信達生物(01801.HK):FGFR1/2/3抑制劑針對膽管癌的新適應症上市申請獲NMPA受理
格隆匯7月9日丨信達生物(01801.HK)發佈公吿,國家藥品監督管理局(“NMPA”)已經正式受理成纖維細胞生長因子受體(“FGFR”)1/2/3抑制劑(pemigatinib片)用於既往至少接受過一種系統性治療,且經檢測確認存在有FGFR2融合或重排的晚期、轉移性或不可手術切除的膽管癌成人患者治療的新適應症上市申請。Pemigatinib(一種酪氨酸激酶抑制劑)由Incyte和信達生物共同開發,信達生物負責中國大陸、中國香港、中國澳門和中國台灣的商業化。2021年6月21日,pemigatinib在台灣市場獲批相同適應症。

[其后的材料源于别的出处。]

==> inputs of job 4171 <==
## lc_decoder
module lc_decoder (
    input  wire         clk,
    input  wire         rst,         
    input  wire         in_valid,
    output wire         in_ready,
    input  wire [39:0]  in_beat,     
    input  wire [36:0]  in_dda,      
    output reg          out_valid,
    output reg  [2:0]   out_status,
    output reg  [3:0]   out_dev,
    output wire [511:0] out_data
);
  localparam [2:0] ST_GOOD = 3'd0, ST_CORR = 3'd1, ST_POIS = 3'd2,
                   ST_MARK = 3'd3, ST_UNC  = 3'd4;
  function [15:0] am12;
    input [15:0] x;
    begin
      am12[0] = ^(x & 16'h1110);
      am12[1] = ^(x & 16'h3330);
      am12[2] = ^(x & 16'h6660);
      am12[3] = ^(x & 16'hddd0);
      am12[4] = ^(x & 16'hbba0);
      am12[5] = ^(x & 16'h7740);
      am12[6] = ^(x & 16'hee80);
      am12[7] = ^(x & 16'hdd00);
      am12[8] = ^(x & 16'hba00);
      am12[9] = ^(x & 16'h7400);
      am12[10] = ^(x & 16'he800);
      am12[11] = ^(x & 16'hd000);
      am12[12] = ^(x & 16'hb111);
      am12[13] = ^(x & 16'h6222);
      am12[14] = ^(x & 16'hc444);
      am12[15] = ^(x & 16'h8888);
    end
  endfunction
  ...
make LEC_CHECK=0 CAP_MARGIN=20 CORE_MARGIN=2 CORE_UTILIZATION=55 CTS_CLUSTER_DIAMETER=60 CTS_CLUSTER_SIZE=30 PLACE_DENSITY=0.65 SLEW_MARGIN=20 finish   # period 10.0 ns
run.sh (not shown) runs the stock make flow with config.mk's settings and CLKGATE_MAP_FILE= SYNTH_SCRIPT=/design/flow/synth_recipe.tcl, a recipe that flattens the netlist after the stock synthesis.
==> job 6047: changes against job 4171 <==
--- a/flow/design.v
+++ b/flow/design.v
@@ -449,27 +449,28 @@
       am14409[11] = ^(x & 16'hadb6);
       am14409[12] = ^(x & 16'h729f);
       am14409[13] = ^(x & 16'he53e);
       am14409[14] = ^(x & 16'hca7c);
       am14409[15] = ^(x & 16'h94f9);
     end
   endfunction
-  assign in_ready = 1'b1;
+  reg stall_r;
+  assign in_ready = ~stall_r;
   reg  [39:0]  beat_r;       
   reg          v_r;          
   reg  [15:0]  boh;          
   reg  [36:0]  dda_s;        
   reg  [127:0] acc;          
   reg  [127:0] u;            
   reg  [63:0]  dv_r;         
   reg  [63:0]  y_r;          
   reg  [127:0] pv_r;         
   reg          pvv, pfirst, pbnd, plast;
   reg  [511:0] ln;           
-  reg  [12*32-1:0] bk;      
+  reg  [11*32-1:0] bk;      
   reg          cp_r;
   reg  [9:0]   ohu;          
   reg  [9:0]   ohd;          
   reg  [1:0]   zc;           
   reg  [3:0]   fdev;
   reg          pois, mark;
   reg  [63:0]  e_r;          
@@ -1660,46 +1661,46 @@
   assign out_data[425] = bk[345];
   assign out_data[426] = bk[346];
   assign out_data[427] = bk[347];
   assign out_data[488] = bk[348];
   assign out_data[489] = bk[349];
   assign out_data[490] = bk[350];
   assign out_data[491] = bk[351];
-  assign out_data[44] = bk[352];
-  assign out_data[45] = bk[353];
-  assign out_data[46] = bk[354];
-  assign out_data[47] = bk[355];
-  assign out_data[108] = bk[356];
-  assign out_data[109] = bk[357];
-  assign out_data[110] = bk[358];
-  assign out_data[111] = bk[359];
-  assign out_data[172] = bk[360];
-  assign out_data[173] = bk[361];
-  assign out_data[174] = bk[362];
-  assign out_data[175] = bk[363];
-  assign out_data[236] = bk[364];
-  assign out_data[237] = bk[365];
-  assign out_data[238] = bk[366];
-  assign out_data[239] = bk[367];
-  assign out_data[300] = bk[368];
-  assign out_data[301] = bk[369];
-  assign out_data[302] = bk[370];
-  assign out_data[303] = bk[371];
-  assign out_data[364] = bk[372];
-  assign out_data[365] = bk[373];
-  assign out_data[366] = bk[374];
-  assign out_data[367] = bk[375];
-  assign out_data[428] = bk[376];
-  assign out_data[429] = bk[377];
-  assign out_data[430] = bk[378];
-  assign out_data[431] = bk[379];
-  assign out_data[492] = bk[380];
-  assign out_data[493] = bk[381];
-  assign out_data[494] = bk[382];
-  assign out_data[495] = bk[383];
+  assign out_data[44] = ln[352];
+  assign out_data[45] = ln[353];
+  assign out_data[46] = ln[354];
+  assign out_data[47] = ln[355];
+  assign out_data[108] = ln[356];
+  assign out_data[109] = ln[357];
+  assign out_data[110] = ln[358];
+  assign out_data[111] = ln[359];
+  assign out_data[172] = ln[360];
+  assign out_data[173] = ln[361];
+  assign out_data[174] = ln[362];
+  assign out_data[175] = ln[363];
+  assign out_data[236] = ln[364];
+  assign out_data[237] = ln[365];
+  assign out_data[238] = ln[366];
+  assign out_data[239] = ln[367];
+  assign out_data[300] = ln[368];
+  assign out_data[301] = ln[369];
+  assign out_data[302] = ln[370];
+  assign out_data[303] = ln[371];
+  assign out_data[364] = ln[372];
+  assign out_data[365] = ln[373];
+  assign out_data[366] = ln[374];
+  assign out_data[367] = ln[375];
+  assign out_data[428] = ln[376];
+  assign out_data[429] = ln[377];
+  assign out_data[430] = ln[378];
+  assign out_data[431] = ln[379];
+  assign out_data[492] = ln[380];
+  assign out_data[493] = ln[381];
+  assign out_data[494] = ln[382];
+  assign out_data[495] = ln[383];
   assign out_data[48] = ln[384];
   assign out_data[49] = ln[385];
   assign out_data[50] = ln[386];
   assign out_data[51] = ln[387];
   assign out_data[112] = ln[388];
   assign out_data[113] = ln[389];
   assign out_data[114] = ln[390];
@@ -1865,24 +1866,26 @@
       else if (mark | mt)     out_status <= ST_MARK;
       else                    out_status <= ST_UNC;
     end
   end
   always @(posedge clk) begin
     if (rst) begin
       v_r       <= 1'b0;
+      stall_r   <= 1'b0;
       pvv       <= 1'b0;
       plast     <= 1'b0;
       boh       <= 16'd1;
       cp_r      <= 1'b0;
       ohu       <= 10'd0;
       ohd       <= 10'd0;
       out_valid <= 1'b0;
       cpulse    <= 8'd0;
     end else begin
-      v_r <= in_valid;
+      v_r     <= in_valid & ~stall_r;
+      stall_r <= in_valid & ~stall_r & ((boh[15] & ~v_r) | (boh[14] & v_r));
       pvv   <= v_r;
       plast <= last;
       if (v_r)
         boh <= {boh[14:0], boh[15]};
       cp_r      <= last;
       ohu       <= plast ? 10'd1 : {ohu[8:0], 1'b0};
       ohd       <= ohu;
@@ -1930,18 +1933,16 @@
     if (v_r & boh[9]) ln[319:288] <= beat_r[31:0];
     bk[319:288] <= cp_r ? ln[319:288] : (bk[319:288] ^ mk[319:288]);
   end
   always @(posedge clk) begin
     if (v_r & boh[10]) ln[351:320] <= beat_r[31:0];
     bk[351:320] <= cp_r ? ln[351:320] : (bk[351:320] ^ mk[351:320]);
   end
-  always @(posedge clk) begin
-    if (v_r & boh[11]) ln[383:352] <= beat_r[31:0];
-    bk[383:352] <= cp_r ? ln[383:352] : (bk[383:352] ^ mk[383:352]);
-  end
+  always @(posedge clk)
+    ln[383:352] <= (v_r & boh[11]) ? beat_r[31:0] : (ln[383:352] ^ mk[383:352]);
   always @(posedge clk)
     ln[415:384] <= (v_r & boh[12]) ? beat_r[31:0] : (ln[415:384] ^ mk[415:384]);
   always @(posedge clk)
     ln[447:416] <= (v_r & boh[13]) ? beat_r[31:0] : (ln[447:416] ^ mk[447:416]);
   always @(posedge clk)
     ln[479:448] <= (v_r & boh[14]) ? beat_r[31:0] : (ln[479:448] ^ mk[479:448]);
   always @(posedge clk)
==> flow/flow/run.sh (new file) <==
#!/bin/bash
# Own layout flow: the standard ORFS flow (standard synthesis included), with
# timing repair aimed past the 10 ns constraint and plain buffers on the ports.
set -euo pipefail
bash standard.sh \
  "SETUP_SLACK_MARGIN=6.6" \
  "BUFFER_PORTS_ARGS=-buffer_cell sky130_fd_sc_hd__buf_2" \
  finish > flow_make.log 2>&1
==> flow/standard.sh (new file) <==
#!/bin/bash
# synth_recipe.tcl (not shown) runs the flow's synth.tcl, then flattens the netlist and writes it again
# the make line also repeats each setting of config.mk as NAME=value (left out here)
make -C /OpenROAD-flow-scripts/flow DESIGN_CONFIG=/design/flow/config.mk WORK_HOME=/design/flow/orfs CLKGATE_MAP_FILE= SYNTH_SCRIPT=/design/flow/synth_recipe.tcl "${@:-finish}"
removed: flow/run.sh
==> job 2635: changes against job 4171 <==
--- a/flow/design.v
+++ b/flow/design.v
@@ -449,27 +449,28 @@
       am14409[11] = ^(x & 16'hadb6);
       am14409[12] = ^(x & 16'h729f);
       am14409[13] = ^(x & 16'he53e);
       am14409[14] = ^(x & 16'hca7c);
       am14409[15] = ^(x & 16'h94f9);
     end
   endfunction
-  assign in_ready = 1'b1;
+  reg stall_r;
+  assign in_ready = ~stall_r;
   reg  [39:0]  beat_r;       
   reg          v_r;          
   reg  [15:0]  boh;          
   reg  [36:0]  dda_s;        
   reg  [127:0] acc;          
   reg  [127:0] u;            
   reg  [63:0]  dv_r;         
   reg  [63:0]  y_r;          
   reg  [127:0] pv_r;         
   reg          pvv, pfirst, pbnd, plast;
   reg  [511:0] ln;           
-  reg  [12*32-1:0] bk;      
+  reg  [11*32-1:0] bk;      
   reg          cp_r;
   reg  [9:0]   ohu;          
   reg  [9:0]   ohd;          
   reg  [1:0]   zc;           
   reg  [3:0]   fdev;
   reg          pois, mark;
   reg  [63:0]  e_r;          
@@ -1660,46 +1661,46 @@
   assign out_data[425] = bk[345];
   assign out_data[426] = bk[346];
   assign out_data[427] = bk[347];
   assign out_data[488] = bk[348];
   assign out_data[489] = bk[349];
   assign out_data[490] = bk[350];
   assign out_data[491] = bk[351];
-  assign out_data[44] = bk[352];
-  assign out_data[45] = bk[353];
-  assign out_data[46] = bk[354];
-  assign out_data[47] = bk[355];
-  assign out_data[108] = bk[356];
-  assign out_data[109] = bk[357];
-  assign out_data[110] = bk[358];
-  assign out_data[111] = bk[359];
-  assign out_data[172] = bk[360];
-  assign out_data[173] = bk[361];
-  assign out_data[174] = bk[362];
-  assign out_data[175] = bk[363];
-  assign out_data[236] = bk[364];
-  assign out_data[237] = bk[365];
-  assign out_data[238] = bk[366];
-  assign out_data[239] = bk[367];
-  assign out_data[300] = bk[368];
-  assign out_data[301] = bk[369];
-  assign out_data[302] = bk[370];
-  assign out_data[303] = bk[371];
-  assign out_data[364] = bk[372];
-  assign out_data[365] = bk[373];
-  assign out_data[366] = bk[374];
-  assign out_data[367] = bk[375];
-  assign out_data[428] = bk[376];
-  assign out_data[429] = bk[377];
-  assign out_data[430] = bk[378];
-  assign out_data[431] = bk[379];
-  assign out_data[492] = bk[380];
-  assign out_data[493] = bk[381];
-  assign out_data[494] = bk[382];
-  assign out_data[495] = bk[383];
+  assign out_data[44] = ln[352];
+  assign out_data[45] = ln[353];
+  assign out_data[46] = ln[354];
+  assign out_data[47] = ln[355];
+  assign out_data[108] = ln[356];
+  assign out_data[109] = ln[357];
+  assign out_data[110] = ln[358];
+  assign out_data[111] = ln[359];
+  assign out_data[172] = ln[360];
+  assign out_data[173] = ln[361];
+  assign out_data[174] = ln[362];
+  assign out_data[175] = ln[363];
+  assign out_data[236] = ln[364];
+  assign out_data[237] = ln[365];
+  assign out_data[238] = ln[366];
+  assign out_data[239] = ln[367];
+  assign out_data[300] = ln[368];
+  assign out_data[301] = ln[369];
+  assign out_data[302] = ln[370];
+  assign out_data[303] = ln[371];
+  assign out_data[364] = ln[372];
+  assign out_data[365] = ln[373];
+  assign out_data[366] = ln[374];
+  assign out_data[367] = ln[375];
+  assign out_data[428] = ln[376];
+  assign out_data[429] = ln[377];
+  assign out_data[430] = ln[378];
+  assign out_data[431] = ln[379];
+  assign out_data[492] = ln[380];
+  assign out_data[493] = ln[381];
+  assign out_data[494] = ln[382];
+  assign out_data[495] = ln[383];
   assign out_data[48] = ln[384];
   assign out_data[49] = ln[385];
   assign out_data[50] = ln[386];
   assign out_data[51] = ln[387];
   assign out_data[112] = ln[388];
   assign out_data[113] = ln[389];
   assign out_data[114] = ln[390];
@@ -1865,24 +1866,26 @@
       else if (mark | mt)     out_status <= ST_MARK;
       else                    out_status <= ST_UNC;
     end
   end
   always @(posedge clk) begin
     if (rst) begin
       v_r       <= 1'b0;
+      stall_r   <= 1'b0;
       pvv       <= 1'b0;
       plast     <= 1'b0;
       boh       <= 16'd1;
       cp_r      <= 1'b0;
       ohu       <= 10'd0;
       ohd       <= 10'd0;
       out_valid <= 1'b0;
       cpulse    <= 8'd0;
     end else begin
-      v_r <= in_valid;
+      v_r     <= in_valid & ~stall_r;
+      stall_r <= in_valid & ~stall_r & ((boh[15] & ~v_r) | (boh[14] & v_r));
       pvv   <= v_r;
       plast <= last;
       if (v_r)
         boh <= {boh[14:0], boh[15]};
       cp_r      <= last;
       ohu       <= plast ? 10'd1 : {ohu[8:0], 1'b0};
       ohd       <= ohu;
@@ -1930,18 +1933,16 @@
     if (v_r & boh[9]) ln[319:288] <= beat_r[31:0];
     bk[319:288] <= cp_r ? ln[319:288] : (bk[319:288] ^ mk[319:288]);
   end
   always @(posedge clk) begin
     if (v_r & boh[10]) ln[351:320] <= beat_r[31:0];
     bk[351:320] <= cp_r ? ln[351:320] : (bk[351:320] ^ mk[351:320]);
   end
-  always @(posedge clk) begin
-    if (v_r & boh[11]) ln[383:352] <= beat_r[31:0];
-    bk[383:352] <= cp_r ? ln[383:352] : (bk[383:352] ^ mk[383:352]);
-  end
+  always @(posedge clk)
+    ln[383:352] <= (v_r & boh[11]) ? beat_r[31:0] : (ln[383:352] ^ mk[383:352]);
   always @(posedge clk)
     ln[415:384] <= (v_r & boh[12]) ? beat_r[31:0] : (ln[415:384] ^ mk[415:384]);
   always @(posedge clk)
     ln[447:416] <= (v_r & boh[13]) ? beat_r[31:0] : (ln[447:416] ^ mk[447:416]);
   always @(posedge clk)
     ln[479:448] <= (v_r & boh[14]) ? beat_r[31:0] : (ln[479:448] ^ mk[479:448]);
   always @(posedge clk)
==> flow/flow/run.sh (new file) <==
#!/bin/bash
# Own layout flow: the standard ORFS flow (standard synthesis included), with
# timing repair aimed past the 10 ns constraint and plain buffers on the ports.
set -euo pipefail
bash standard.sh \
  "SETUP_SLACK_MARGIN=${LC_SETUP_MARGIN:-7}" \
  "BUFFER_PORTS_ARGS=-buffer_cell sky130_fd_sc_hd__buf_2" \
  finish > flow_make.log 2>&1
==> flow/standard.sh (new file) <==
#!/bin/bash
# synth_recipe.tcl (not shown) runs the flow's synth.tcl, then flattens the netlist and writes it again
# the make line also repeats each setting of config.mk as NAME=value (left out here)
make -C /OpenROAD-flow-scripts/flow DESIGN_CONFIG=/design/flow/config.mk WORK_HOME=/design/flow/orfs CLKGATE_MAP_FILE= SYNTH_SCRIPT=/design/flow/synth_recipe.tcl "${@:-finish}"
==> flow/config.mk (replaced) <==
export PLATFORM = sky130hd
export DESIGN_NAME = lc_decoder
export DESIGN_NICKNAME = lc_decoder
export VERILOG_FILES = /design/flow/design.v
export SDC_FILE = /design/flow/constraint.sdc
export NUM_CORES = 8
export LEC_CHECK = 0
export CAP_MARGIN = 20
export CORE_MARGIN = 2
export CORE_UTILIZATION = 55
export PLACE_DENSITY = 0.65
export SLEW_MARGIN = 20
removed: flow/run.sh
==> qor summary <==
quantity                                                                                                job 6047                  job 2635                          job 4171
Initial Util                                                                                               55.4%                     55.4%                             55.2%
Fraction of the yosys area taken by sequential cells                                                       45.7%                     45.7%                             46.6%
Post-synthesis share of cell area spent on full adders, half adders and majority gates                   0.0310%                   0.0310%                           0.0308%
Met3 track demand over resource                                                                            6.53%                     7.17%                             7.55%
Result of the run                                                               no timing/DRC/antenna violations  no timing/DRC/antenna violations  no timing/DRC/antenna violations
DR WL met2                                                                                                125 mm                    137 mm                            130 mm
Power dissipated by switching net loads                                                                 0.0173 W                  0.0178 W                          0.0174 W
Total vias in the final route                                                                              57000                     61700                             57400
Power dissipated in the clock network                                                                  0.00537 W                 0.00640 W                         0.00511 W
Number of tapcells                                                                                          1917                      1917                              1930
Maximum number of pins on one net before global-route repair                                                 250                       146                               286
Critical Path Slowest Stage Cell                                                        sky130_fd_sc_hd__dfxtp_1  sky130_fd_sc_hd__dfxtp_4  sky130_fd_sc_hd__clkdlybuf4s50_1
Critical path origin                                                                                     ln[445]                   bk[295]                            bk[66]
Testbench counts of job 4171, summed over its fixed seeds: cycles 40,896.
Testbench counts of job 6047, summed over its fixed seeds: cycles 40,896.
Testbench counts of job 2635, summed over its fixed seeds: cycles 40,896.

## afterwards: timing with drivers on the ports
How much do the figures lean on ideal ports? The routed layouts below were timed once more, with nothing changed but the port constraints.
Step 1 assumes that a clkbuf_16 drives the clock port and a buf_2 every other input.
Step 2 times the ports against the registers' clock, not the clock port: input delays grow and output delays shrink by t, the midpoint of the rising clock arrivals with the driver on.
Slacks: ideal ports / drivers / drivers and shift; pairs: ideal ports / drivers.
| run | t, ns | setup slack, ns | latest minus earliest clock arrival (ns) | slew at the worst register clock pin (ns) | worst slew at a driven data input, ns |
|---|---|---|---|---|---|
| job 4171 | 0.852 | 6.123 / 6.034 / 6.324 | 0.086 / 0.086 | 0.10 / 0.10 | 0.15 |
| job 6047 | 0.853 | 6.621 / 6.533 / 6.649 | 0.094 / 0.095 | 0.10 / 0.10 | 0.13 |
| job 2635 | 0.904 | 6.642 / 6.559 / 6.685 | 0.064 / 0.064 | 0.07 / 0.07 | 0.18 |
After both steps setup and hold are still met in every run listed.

膽管癌是第二常見的原發於肝臟的惡性腫瘤。乙肝病毒及其他肝臟寄生蟲的感染導致其在亞洲地區發病率較高。大部分膽管癌患者首次診斷時腫瘤即處於無法切除或者轉移的狀態,治療手段有限。Pemigatinib在既往經過至少一線標準治療失敗的存在FGFR2融合的晚期膽管癌患者的臨牀試驗數據結果展示出了pemigatinib 令人滿意的安全性及療效。監於難治性人羣的治療挑戰性增加,以及目前研究中觀察到的數據頗具前景,公司相信伴FGFR2融合或重排的患者可能會從靶向治療中獲益。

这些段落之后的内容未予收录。